A comparison of eigenvalue-based algorithms and the generalized Lanczos trust-region algorithm for Solving the trust-region subproblem

Solving the trust-region subproblem (TRS) plays a key role in numerical optimization and many other applications. Based on a fundamental result that the solution of TRS of size $n$ is mathematically equivalent to finding the rightmost eigenpair of a certain matrix pair of size $2n$, eigenvalue-based methods are promising due to their simplicity. For $n$ large, the implicitly restarted Arnoldi (IRA) and refined Arnoldi (IRRA) algorithms are well suited for this eigenproblem. For a reasonable comparison of overall efficiency of the algorithms for solving TRS directly and eigenvalue-based algorithms, a vital premise is that the two kinds of algorithms must compute the approximate solutions of TRS with (almost) the same accuracy, but such premise has been ignored in the literature.

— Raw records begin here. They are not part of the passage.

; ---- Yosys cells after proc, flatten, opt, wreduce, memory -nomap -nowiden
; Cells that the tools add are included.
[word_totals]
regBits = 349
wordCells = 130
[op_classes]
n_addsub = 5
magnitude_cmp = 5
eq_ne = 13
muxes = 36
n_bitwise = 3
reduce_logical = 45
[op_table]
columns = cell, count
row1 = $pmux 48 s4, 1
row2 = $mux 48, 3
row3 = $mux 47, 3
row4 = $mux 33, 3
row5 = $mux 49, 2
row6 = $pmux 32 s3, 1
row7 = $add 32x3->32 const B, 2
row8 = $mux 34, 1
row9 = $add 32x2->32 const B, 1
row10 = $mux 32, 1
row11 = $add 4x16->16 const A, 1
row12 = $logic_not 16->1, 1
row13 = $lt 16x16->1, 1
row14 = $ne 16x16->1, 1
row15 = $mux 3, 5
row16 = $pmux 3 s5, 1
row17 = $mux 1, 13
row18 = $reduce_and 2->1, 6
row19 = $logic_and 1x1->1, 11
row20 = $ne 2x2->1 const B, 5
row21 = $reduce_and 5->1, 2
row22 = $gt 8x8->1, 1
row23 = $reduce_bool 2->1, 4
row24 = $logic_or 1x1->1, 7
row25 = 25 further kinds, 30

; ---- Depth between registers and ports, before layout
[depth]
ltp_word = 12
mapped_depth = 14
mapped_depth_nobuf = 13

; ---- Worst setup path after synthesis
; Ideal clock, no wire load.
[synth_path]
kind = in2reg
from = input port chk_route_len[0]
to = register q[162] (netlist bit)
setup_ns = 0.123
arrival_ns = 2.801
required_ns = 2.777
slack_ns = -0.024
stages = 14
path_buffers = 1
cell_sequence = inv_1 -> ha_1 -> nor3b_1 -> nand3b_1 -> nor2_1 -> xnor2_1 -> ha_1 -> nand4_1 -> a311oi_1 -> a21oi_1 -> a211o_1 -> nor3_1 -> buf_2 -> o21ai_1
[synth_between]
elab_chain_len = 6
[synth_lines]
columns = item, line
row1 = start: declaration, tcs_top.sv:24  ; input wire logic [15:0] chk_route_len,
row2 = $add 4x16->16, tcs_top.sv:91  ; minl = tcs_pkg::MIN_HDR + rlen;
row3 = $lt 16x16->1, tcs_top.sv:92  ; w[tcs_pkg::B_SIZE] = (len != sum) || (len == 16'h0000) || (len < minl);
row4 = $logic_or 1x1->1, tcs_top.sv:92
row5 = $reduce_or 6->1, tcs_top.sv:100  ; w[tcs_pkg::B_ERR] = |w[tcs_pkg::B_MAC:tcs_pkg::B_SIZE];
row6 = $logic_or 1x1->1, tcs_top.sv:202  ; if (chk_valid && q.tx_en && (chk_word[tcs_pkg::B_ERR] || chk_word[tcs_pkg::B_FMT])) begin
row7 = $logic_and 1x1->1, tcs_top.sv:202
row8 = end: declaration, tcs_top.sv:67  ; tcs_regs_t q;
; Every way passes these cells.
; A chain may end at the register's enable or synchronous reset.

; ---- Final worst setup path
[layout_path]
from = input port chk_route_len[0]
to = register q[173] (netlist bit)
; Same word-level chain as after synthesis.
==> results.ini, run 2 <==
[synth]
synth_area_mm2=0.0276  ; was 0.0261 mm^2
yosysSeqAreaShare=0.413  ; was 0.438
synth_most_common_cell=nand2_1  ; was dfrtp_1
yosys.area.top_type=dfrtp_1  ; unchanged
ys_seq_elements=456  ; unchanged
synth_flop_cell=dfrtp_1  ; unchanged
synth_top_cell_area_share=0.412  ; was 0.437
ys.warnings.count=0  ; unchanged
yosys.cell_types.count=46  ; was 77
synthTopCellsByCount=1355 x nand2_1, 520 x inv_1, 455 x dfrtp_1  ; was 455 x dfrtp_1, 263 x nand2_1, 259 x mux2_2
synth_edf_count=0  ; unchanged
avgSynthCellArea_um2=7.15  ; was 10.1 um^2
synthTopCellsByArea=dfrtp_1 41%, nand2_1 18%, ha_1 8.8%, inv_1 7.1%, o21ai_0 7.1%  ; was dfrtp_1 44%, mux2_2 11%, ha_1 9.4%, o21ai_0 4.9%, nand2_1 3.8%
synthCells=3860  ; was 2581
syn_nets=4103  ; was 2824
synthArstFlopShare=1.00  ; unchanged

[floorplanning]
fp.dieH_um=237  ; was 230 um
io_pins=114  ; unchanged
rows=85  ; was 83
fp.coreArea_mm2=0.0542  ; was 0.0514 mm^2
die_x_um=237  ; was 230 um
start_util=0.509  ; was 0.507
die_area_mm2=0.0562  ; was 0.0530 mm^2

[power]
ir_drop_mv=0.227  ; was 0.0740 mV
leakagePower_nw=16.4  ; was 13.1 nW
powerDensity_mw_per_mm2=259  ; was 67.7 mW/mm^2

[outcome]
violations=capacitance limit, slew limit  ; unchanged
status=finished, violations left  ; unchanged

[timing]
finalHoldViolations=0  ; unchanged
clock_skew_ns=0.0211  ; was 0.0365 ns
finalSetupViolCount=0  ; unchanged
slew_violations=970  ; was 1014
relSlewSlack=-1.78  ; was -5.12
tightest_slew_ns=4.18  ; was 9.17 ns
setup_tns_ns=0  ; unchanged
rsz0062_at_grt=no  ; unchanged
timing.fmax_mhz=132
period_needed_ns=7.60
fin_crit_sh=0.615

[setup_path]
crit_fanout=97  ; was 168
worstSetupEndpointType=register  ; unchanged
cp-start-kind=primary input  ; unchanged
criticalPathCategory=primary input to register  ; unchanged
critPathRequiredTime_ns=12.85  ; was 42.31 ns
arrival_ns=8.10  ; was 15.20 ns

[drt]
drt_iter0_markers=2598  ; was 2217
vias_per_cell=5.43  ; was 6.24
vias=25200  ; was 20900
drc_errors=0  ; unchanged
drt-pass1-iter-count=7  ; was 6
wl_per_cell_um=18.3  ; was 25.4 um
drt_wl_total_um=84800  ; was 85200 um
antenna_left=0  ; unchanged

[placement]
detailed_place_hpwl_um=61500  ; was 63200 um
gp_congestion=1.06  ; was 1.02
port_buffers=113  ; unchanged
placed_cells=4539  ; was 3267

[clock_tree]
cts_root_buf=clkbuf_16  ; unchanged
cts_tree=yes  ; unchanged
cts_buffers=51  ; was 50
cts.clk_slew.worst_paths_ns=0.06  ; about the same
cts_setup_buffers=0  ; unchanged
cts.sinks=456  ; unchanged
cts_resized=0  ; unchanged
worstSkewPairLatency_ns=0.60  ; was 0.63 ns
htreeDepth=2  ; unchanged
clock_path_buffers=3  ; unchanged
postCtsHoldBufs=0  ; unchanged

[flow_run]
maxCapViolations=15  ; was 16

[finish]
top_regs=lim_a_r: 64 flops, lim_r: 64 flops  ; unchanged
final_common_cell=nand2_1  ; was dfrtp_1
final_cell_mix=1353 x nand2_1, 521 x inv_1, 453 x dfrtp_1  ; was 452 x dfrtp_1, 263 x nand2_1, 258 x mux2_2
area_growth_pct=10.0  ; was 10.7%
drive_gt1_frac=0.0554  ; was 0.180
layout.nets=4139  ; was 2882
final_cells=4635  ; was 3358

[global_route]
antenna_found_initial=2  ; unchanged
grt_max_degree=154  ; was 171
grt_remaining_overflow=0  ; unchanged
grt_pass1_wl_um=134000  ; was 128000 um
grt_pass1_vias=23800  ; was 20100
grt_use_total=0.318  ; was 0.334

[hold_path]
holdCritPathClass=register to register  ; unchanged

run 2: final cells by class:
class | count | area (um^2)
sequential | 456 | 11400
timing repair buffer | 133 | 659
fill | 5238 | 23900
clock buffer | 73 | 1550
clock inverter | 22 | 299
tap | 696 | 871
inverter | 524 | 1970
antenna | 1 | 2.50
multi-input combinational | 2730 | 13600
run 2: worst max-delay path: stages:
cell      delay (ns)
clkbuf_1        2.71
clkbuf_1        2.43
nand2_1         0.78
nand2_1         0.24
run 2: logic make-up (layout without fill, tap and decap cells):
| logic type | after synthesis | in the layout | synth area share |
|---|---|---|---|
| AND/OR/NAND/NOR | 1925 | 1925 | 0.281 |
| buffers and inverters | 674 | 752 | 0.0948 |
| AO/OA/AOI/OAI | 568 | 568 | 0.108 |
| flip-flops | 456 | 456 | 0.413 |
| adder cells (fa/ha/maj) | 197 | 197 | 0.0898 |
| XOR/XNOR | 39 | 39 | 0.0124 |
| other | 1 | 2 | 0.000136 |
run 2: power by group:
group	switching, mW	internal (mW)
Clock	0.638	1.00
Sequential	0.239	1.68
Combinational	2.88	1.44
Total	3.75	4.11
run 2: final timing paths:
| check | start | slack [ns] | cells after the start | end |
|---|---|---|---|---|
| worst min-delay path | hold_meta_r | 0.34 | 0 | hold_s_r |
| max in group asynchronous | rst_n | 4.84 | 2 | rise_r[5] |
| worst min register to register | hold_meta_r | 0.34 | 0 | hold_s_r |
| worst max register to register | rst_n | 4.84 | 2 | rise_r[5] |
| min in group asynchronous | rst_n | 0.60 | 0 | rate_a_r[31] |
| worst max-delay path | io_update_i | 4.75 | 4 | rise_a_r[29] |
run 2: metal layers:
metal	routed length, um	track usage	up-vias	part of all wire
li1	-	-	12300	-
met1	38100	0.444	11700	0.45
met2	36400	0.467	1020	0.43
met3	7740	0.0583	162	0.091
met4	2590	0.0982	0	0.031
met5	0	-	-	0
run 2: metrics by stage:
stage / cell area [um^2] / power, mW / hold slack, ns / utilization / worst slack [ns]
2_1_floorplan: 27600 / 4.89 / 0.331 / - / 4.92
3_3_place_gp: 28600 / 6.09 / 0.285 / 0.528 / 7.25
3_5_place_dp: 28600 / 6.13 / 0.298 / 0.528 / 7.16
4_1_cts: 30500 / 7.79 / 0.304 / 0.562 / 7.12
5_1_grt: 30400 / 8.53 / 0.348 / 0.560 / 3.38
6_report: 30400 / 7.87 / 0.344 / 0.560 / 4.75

To this end, we establish close relationships between the two kinds of residual norms, so that, given a stopping tolerance for IRA and IRRA, we are able to determine a reliable one that GLTR should use so as to ensure that GLTR and IRA, IRRA deliver the converged approximate solutions with similar accuracy. We also make a convergence analysis on the residual norms by the Generalized Lanczos Trust-Region (GLTR) algorithm for solving TRS directly, the Arnoldi method and the refined Arnoldi method for the equivalent eigenproblem. A number of numerical experiments are reported to illustrate that IRA and IRRA are competitive with GLTR and IRRA outperforms IRA.